PowerPoint Presentation
COMP30023 – Computer
Copyright By PowCoder代写 加微信 powcoder
Application Layer – HTTP and HTML
• History of the internet
• Network Protocol Models (stacks)
• OSI vs TCP/IP
• Acknowledgement:
• These slides are minor modifications of those prepared by
University of Melbourne
• Top-down approach
– We’ll gradually peel away the layers over the coming weeks
• Application Layer
– HTTP (the web protocol), and in relation to it, HTML
• Wireshark – viewing network protocols in real-time
University of Melbourne
• Sir Tim Berners-Lee
– 1984 return to CERN (TCP/IP installed)
– Saw many online databases with different access
mechanisms (FTP, Gopher, …)
– 1989 wrote the proposal “a large hypertext
database with typed links” (No takers)
– by 1990, had designed and built: HTTP, HTML,
httpd, WorldWideWeb (browser)
– 1992 left for MIT, after CERN IT Head described it
as a misallocation of resources
• Hypertext
– coined the term in 1963
– Creation and use of linked content
World Wide Web – A Short History
University of Melbourne
• The vision was that HTTP would be the “glue” between data on different existing
– e.g., FTP (file transfer protocol) – many files available for download
• GOPHER – distributed database developed at U. Minnesota in 1991
– Hierarchical file structure
– More suited for text interfaces – lower network overhead
– February 1993, charging for server
• May 1994 first International WWW Conference (at CERN)
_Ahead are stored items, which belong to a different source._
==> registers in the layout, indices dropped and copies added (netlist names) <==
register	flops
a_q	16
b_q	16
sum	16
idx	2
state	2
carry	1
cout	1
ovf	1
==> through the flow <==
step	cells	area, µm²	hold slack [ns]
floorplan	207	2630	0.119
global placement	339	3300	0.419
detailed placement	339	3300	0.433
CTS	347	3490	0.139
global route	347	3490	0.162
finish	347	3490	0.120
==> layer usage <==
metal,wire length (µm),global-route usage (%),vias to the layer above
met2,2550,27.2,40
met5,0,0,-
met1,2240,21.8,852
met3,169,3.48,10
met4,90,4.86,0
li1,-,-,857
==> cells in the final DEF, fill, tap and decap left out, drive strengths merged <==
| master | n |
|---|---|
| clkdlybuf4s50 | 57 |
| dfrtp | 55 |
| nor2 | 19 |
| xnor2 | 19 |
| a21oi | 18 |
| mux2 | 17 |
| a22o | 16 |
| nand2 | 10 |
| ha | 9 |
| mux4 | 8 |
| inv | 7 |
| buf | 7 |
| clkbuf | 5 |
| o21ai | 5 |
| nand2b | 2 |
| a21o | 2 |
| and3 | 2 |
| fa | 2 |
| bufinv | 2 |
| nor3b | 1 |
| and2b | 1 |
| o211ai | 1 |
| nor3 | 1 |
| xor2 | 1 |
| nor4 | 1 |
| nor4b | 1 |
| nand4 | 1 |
==> src/rtl/if_id_stage_buf_if.sv <==
// ---------------------------------------------------------------------------
// if_id_stage_buf_if
// Bundles every non-clock/reset signal of the fetch/decode stage buffer.
//   slave  : the buffer itself (samples F-side inputs, drives D-side outputs)
//   master : whoever drives the buffer (fetch/decode/hazard logic, bench)
// Signals
//   i_clk_en             global stage enable
//   i_flush              hazard flush (branch/jump)
//   i_flush_exception_m  flush after an exception was entered in MEM
//   i_valid_f/o_ready_f  fetch-side handshake
//   i_instr_f/i_pc_f/i_pc_p4_f/i_exception_code_f  fetch-side payload
//   o_valid_d/i_ready_d  decode-side handshake
//   o_instr_d/o_pc_d/o_pc_p4_d/o_exception_code_d  head entry payload
//   o_exc_lock           exception entry captured, intake blocked
//   o_count              occupancy 0..2
// ---------------------------------------------------------------------------
interface if_id_stage_buf_if #(
    parameter int DW    = 64,
    parameter int EXC_W = 4
);
    logic             i_clk_en;
    logic             i_flush;
    logic             i_flush_exception_m;
    logic             i_valid_f;
    logic             o_ready_f;
    logic [DW-1:0]    i_instr_f;
    logic [DW-1:0]    i_pc_f;
    logic [DW-1:0]    i_pc_p4_f;
    logic [EXC_W-1:0] i_exception_code_f;
    logic             o_valid_d;
    logic             i_ready_d;
    logic [DW-1:0]    o_instr_d;
    logic [DW-1:0]    o_pc_d;
    logic [DW-1:0]    o_pc_p4_d;
    logic [EXC_W-1:0] o_exception_code_d;
    logic             o_exc_lock;
    logic [1:0]       o_count;

    modport slave (
        input  i_clk_en, i_flush, i_flush_exception_m,
        input  i_valid_f, i_instr_f, i_pc_f, i_pc_p4_f, i_exception_code_f,
        input  i_ready_d,
        output o_ready_f, o_valid_d,
        output o_instr_d, o_pc_d, o_pc_p4_d, o_exception_code_d,
        output o_exc_lock, o_count
    );

    modport master (
        output i_clk_en, i_flush, i_flush_exception_m,
        output i_valid_f, i_instr_f, i_pc_f, i_pc_p4_f, i_exception_code_f,
        output i_ready_d,
        input  o_ready_f, o_valid_d,
        input  o_instr_d, o_pc_d, o_pc_p4_d, o_exception_code_d,
        input  o_exc_lock, o_count
    );
endinterface

==> src/rtl/if_id_stage_buf.sv <==
// ---------------------------------------------------------------------------
// if_id_stage_buf
// Fetch -> decode pipeline buffer with valid/ready handshaking, flush and an
// exception lock that stops intake once an excepting fetch was accepted.
// Build option: define IF_ID_SKID_EN for a 2-entry skid buffer whose
// o_ready_f comes only from registers; undefined gives a single register
// with a combinational ready path from D back to F.
// Ports
//   i_clk  clock
//   i_rst  asynchronous reset, active-high
//   bus    if_id_stage_buf_if.slave (handshakes, payloads, flush, status)
// Parameters
//   XLEN      width encoding, data width DW = 1 << (XLEN+4)
//   EXC_W     exception code width
//   NO_E_VAL  exception code meaning "no exception"
// ---------------------------------------------------------------------------
`ifndef XLEN_64b
`define XLEN_64b 2
`endif
`ifndef NO_E
`define NO_E 4'h0
`endif

module if_id_stage_buf #(
    parameter int               XLEN     = `XLEN_64b,
    parameter int               EXC_W    = 4,
    parameter logic [EXC_W-1:0] NO_E_VAL = `NO_E
) (
    input logic              i_clk,
    input logic              i_rst,
    if_id_stage_buf_if.slave bus
);
    localparam int DW = 1 << (XLEN + 4);

    typedef struct packed {
        logic [DW-1:0]    instr;
        logic [DW-1:0]    pc;
        logic [DW-1:0]    pc_p4;
        logic [EXC_W-1:0] exc;
    } entry_t;

    // Encoding doubles as the occupancy count.
    typedef enum logic [1:0] {
        S_EMPTY = 2'd0,
        S_ONE   = 2'd1,
        S_FULL  = 2'd2
    } state_t;

    state_t state, state_nxt;
    entry_t main_e;
    entry_t in_e;
    entry_t clear_e;
    logic   lock;
    logic   flush;
    logic   accept;
    logic   consume;
    logic   ready_f;
    logic   valid_d;

    assign in_e    = {bus.i_instr_f, bus.i_pc_f, bus.i_pc_p4_f, bus.i_exception_code_f};
    assign clear_e = {{(3*DW){1'b0}}, NO_E_VAL};

    // Flush is not gated by the clock enable.
    assign flush   = bus.i_flush | bus.i_flush_exception_m;
    assign accept  = bus.i_valid_f & ready_f & bus.i_clk_en;
    assign consume = valid_d & bus.i_ready_d & bus.i_clk_en;

    always_ff @(posedge i_clk or posedge i_rst) begin
        if (i_rst) begin
            state <= S_EMPTY;
        end else if (flush) begin
            state <= S_EMPTY;
        end else begin
            state <= state_nxt;
        end
    end

    always_comb begin
        state_nxt = state;
        case (state)
            S_EMPTY: if (accept) state_nxt = S_ONE;
            S_ONE: begin
`ifdef IF_ID_SKID_EN
                if (accept && !consume) state_nxt = S_FULL;
                else if (consume && !accept) state_nxt = S_EMPTY;
`else
                // Single mode: accept while occupied implies consume.
                if (consume && !accept) state_nxt = S_EMPTY;
`endif
            end
            S_FULL:  if (consume) state_nxt = S_ONE;
            default: state_nxt = S_EMPTY;
        endcase
    end

    always_comb begin
        valid_d = (state != S_EMPTY);
`ifdef IF_ID_SKID_EN
        ready_f = (state != S_FULL) && !lock;
`else
        ready_f = (!valid_d || bus.i_ready_d) && !lock;
`endif
        bus.o_ready_f          = ready_f;
        bus.o_valid_d          = valid_d;
        bus.o_instr_d          = main_e.instr;
        bus.o_pc_d             = main_e.pc;
        bus.o_pc_p4_d          = main_e.pc_p4;
        bus.o_exception_code_d = main_e.exc;
        bus.o_exc_lock         = lock;
        bus.o_count            = state;
    end

`ifdef IF_ID_SKID_EN
    entry_t skid_e;

    // Skid slot fills only when the head is stalled and drains into the head.
    always_ff @(posedge i_clk or posedge i_rst) begin
        if (i_rst) begin
            skid_e <= clear_e;
        end else if (flush) begin
            skid_e <= clear_e;
        end else if (accept && state == S_ONE && !consume) begin
            skid_e <= in_e;
        end else if (consume && state == S_FULL) begin
            skid_e <= clear_e;
        end
    end
`endif

    // Head entry and exception lock.
    always_ff @(posedge i_clk or posedge i_rst) begin
        if (i_rst) begin
            main_e <= clear_e;
            lock   <= 1'b0;
        end else if (flush) begin
            main_e <= clear_e;
            lock   <= 1'b0;
        end else begin
            if (accept && bus.i_exception_code_f != NO_E_VAL) begin
                lock <= 1'b1;
            end
            if (accept && (state == S_EMPTY || consume)) begin
                main_e <= in_e;
            end else if (consume) begin
`ifdef IF_ID_SKID_EN
                main_e <= (state == S_FULL) ? skid_e : clear_e;
`else
                main_e <= clear_e;
`endif
            end
        end
    end
endmodule

==> src/flat_wrapper.sv <==
// flat-port wrapper written by rule: the top's interface ports become plain ports
module if_id_stage_buf_flat 
#(
    parameter int               XLEN     = `XLEN_64b,
    parameter int               EXC_W    = 4,
    parameter logic [EXC_W-1:0] NO_E_VAL = `NO_E
)
  (i_clk, i_rst, bus_i_clk_en, bus_i_flush, bus_i_flush_exception_m, bus_i_valid_f, bus_i_instr_f, bus_i_pc_f, bus_i_pc_p4_f, bus_i_exception_code_f, bus_i_ready_d, bus_o_ready_f, bus_o_valid_d, bus_o_instr_d, bus_o_pc_d, bus_o_pc_p4_d, bus_o_exception_code_d, bus_o_exc_lock, bus_o_count);
  if_id_stage_buf_if #(.DW(64), .EXC_W(EXC_W)) bus_i ();
  input logic i_clk;
  input logic i_rst;
  input wire logic [$bits(bus_i.i_clk_en)-1:0] bus_i_clk_en;
  input wire logic [$bits(bus_i.i_flush)-1:0] bus_i_flush;
  input wire logic [$bits(bus_i.i_flush_exception_m)-1:0] bus_i_flush_exception_m;
  input wire logic [$bits(bus_i.i_valid_f)-1:0] bus_i_valid_f;
  input wire logic [$bits(bus_i.i_instr_f)-1:0] bus_i_instr_f;
  input wire logic [$bits(bus_i.i_pc_f)-1:0] bus_i_pc_f;
  input wire logic [$bits(bus_i.i_pc_p4_f)-1:0] bus_i_pc_p4_f;
  input wire logic [$bits(bus_i.i_exception_code_f)-1:0] bus_i_exception_code_f;
  input wire logic [$bits(bus_i.i_ready_d)-1:0] bus_i_ready_d;
  output wire logic [$bits(bus_i.o_ready_f)-1:0] bus_o_ready_f;
  output wire logic [$bits(bus_i.o_valid_d)-1:0] bus_o_valid_d;
  output wire logic [$bits(bus_i.o_instr_d)-1:0] bus_o_instr_d;
  output wire logic [$bits(bus_i.o_pc_d)-1:0] bus_o_pc_d;
  output wire logic [$bits(bus_i.o_pc_p4_d)-1:0] bus_o_pc_p4_d;
  output wire logic [$bits(bus_i.o_exception_code_d)-1:0] bus_o_exception_code_d;
  output wire logic [$bits(bus_i.o_exc_lock)-1:0] bus_o_exc_lock;
  output wire logic [$bits(bus_i.o_count)-1:0] bus_o_count;
  assign bus_i.i_clk_en = bus_i_clk_en;
  assign bus_i.i_flush = bus_i_flush;
  assign bus_i.i_flush_exception_m = bus_i_flush_exception_m;
  assign bus_i.i_valid_f = bus_i_valid_f;
  assign bus_i.i_instr_f = bus_i_instr_f;
  assign bus_i.i_pc_f = bus_i_pc_f;
  assign bus_i.i_pc_p4_f = bus_i_pc_p4_f;
  assign bus_i.i_exception_code_f = bus_i_exception_code_f;
  assign bus_i.i_ready_d = bus_i_ready_d;
  assign bus_o_ready_f = bus_i.o_ready_f;
  assign bus_o_valid_d = bus_i.o_valid_d;
  assign bus_o_instr_d = bus_i.o_instr_d;
  assign bus_o_pc_d = bus_i.o_pc_d;
  assign bus_o_pc_p4_d = bus_i.o_pc_p4_d;
  assign bus_o_exception_code_d = bus_i.o_exception_code_d;
  assign bus_o_exc_lock = bus_i.o_exc_lock;
  assign bus_o_count = bus_i.o_count;
  if_id_stage_buf #(.XLEN(XLEN), .EXC_W(EXC_W), .NO_E_VAL(NO_E_VAL)) u_core (.i_clk(i_clk), .i_rst(i_rst), .bus(bus_i));
endmodule
==> config.mk <==
export PLATFORM = sky130hd
export DESIGN_NAME = if_id_stage_buf_flat
export DESIGN_NICKNAME = d
export VERILOG_FILES = /design/src/rtl/if_id_stage_buf_if.sv /design/src/rtl/if_id_stage_buf.sv /design/src/flat_wrapper.sv
export SDC_FILE = /design/constraint.sdc
export NUM_CORES = 1
export LEC_CHECK = 0
export ABC_AREA = 1
export CORE_AREA = 3 3 156 158
export CTS_BUF_LIST = sky130_fd_sc_hd__clkbuf_4
export CTS_CLUSTER_DIAMETER = 150
export DETAILED_ROUTE_END_ITERATION = 16
export DIE_AREA = 0 0 159 161
export GPL_TIMING_DRIVEN = 0
export PLACE_DENSITY_LB_ADDON = 0.3
export SLEW_MARGIN = 20
export SYNTH_ARGS = -nofsm -noshare
export SYNTH_HDL_FRONTEND = slang
export SYNTH_SLANG_ARGS = --single-unit
export TNS_END_PERCENT = 50
==> constraint.sdc <==
create_clock -name i_clk -period 7.8 [get_ports i_clk]
set_input_delay 1.17 -clock i_clk [delete_from_list [all_inputs] [get_ports i_clk]]
set_output_delay 1.17 -clock i_clk [all_outputs]
set_load 0.1 [all_outputs]
==> results.sh <==
export IMPL_outcome="complete, no violations"
export IMPL_grt_max_degree=103
export IMPL_ios=404
export IMPL_critical_path_startpoint="bus_i_ready_d"
export IMPL_cts_root_buf="clkbuf_4"
export IMPL_die_w_microns=159
export IMPL_final_cell_area_sq_um=13300
export IMPL_finalCritPeriodShare_pct=63.3
export IMPL_power_density_nw_per_um2=159
export IMPL_wl_met1_microns=12500
export IMPL_cts_hold_buf=0
export IMPL_cts_buffers_inserted=17
export IMPL_synth_common_cells="nand2_1 (203), dfrtp_1 (198), nand3_1 (197), nand4_1 (197), buf_2 (70)"
export IMPL_finClkSkew_ns=0.0229
export IMPL_worstRegToRegCells=5
export IMPL_ys_seq_elements=198
export IMPL_worstPathMaxFanout=10
export IMPL_fp_dieH_microns=161
export IMPL_dp_cells=1637
export IMPL_crit_required_ns=6.63
export IMPL_ant_nets=0
export IMPL_reg2reg_from="u_core.bus.o_count[0]"
export IMPL_rows=56
export IMPL_hold_depth=2
export IMPL_clk_latency_ns=0.58
export IMPL_ctsLongestPathBuffers=2
export IMPL_worstMarginPinSlew_ns=1.12
export IMPL_slew_viol_final=0
export IMPL_crit_path_max_incr_delay_ns=1.24
export IMPL_place_gp_congestion=0.919
export IMPL_cts_tree="built"
export IMPL_core_area_sq_um=23300
export IMPL_ir_drop_v=0.0000753
export IMPL_wl_met3_microns=3010
export IMPL_power_leakage_nw=6.35
export IMPL_wl_met2_microns=15600
export IMPL_p_sw_w=0.000748
export IMPL_startpoint_type="primary input"
export IMPL_yosysWarnings=0
export IMPL_seqPwrFrac_pct=50.5
export IMPL_rrSetupSlack_ns=5.92
export IMPL_drtIter0Drc=691
export IMPL_grt_usage_pct=24.7
export IMPL_synthesis_area_sq_um=8520
export IMPL_cp_cell_sequence="clkdlybuf4s50_1 > inv_2 > a21oi_4 > clkbuf_1 > clkdlybuf4s50_1"
export IMPL_switching_share_pct=35.5
export IMPL_yosys_area_top_type_share_pct=58.2
export IMPL_ys_flop_type="dfrtp_1"
export IMPL_die_area_sq_um=25600
export IMPL_hold_end="u_core.bus.o_pc_p4_d[1]"
export IMPL_syn_area_per_cell_sq_um=9.31
export IMPL_clock_sinks=198
export IMPL_max_slew_margin_pct=25.2
export IMPL_max_cap_violations=0
export IMPL_synth_area_leaders="dfrtp_1 (58%), nand4_1 (14%), nand3_1 (12%)"
export IMPL_crit_type="primary input to output port"
export IMPL_drive_gt1_share_pct=8.44
export IMPL_start_util_pct=36.6
export IMPL_synth_seq_area_share_pct=58.2
export IMPL_fin_cells=1670
export IMPL_arrival_ns=3.77
export IMPL_min_path_type="register to register"
export IMPL_drc=0
export IMPL_cp_common_cell="clkdlybuf4s50_1"
export IMPL_antenna_found_initial=2
export IMPL_ctsHtreeMaxLevel=4
export IMPL_syn_inst=915
export IMPL_crit_slowest_cell="clkdlybuf4s50_1"
export IMPL_vias=8840
export IMPL_async_reset_ff_share_pct=100
export IMPL_routed_wirelength_microns=32200
export IMPL_p_int_w=0.00136
export IMPL_power_total_w=0.00211
export IMPL_post_synth_num_cell_types=14
export IMPL_fmax_mhz=202
export IMPL_clkPwrFrac_pct=26.0
export IMPL_wire_per_inst_microns=19.3
export IMPL_synthMostInstantiatedCell="nand2_1"
export IMPL_fin_crit_ns=4.94
export IMPL_cts_setup_buffers=0
export IMPL_final_nets=1540
export IMPL_clkTransAtPathRegs_ns=0.15
export IMPL_hold_viol=0
export IMPL_grt_pass1_vias=8933
export IMPL_tns_ns=0
export IMPL_timing_rr_end="u_core.bus.o_exc_lock"
export IMPL_hp_start="u_core.bus.o_pc_p4_d[1]"
export IMPL_grt_pass1_wl_microns=50200
export IMPL_gr_total_overflow=0
export IMPL_highest_layer="met5"
export IMPL_critPathCaptureType="output port"
export IMPL_drt_first_pass_iters=5
export IMPL_viasPerCell=5.29
export IMPL_placed_area_sq_um=13000
export IMPL_syn_to_final_growth_pct=55.6
export IMPL_numPortBuffers=402
export IMPL_setup_viol=0
export IMPL_dp_hpwl_microns=23700
export IMPL_syn_num_nets=1118
export IMPL_cts_resized_gates=0
export IMPL_synth_area_leader_cell="dfrtp_1"
export IMPL_comb_power_share_pct=23.5
export IMPL_synth_edff_count=0
export IMPL_rsz0062_at_grt="no"
## cell usage in the layout, fill, tap and decap left out, types with 2 or more instances in the layout
cell type,count
nand2_1,203
inv_8,2
inv_6,7
nand3_1,197
clkinv_8,3
clkdlybuf4s50_1,402
dfrtp_1,198
clkbuf_1,32
buf_4,6
buf_2,70
nand4_1,197
clkbuf_4,18
inv_2,3
nor2_1,3
## routing by layer
metal	up-vias	global-route usage (%)
met1	4206	29.2
li1	4121	-
met4	2	10.7
met3	65	8.31
met2	446	41.3
met5	-	0
## power groups by stage
stage | registers [W] | logic [W] | clock network (W)
2_1_floorplan | 0.00125 | 0.000121 | 0
3_3_place_gp | 0.00108 | 0.000492 | 0
3_5_place_dp | 0.00108 | 0.000496 | 0
4_1_cts | 0.00106 | 0.000497 | 0.000569
5_1_grt | 0.00107 | 0.000521 | 0.000610
6_report | 0.00106 | 0.000495 | 0.000547
## worst max path at each step
stage	endpoint	slack [ns]	depth (start not counted)
6_report	bus_o_ready_f	2.86	5
3_5_place_dp	bus_o_ready_f	2.82	5
5_1_grt	bus_o_ready_f	2.74	5
2_1_floorplan	u_core.bus.o_count[0]	1.23	1
4_1_cts	bus_o_ready_f	2.83	5
3_3_place_gp	u_core.bus.o_instr_d[0]	-1.58	2
## stage by stage
| stage | hold slack [ns] | setup slack, ns | utilization (%) |
|---|---|---|---|
| floorplan | 1.02 | 1.23 | - |
| global placement | 0.493 | -1.58 | 55.6 |
| detailed placement | 0.495 | 2.82 | 55.8 |
| CTS | 0.536 | 2.83 | 57.0 |
| global route | 0.550 | 2.74 | 57.0 |
| finish | 0.529 | 2.86 | 57.0 |
## cell families (layout without fill, tap and decap cells)
kind of cell	after synthesis	in the layout	synth area share, %
buf+inv	113	548	6.27
other cells	1	2	0.0440
compound gates	2	2	0.279
simple gates	601	601	35.2
flops	198	198	58.2
## sequential cells by signal, summed over array words and instances, names as in the netlist
name and count:
u_core.bus.o_count 1, u_core.bus.o_exc_lock 1, u_core.bus.o_exception_code_d 4, u_core.bus.o_instr_d 64, u_core.bus.o_pc_d 64, u_core.bus.o_pc_p4_d 64
## area by class of cell
| cell class | count | area (sq um) |
|---|---|---|
| buffer | 108 | 515 |
| tap | 319 | 399 |
| fill | 2126 | 10000 |
| clock inverter | 14 | 139 |
| timing repair buffer | 403 | 4050 |
| sequential | 198 | 4950 |
| antenna | 1 | 2.50 |
| inverter | 5 | 26.3 |
| multi-input combinational | 604 | 3030 |
| clock buffer | 18 | 135 |
## worst max-delay path, delay by kind of cell
kind	cells	cell delay (ns)
AO/OA/AOI/OAI	1	0.36
buffers and inverters	4	2.23
No activity file was read; power rests on OpenSTA's default activity.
• September 1994 W3C formed (DARPA & European Community)
– Standardisation of web technologies – royalty free
• Browser wars 1994-1998 (Microsoft vs. Netscape)
• 1999 – 2001 .com boom
• 2002+ Ubiquitous web
• Web 2.0 – semantic web, social media
World Wide Web – A Short History
University of Melbourne
• Client – typically a browser based access to pages
• Server – daemon based content delivery of pages
• URL ≈ Protocol + DNS Name + file name
WWW – Components
University of Melbourne
TN 4th 7-19
WWW – Architecture
University of Melbourne
TN 5th 7-18
• HyperText Transfer Protocol
– Defined everything needed for the web
• TCP/IP Model vs OSI Model
– Application layer (except compression/encoding – Presentation)
• Resources are referred to by URLs
HTTP – Overview
University of Melbourne
• Uniform Resource Locator
– Sir Tim called it the “universal resource locator”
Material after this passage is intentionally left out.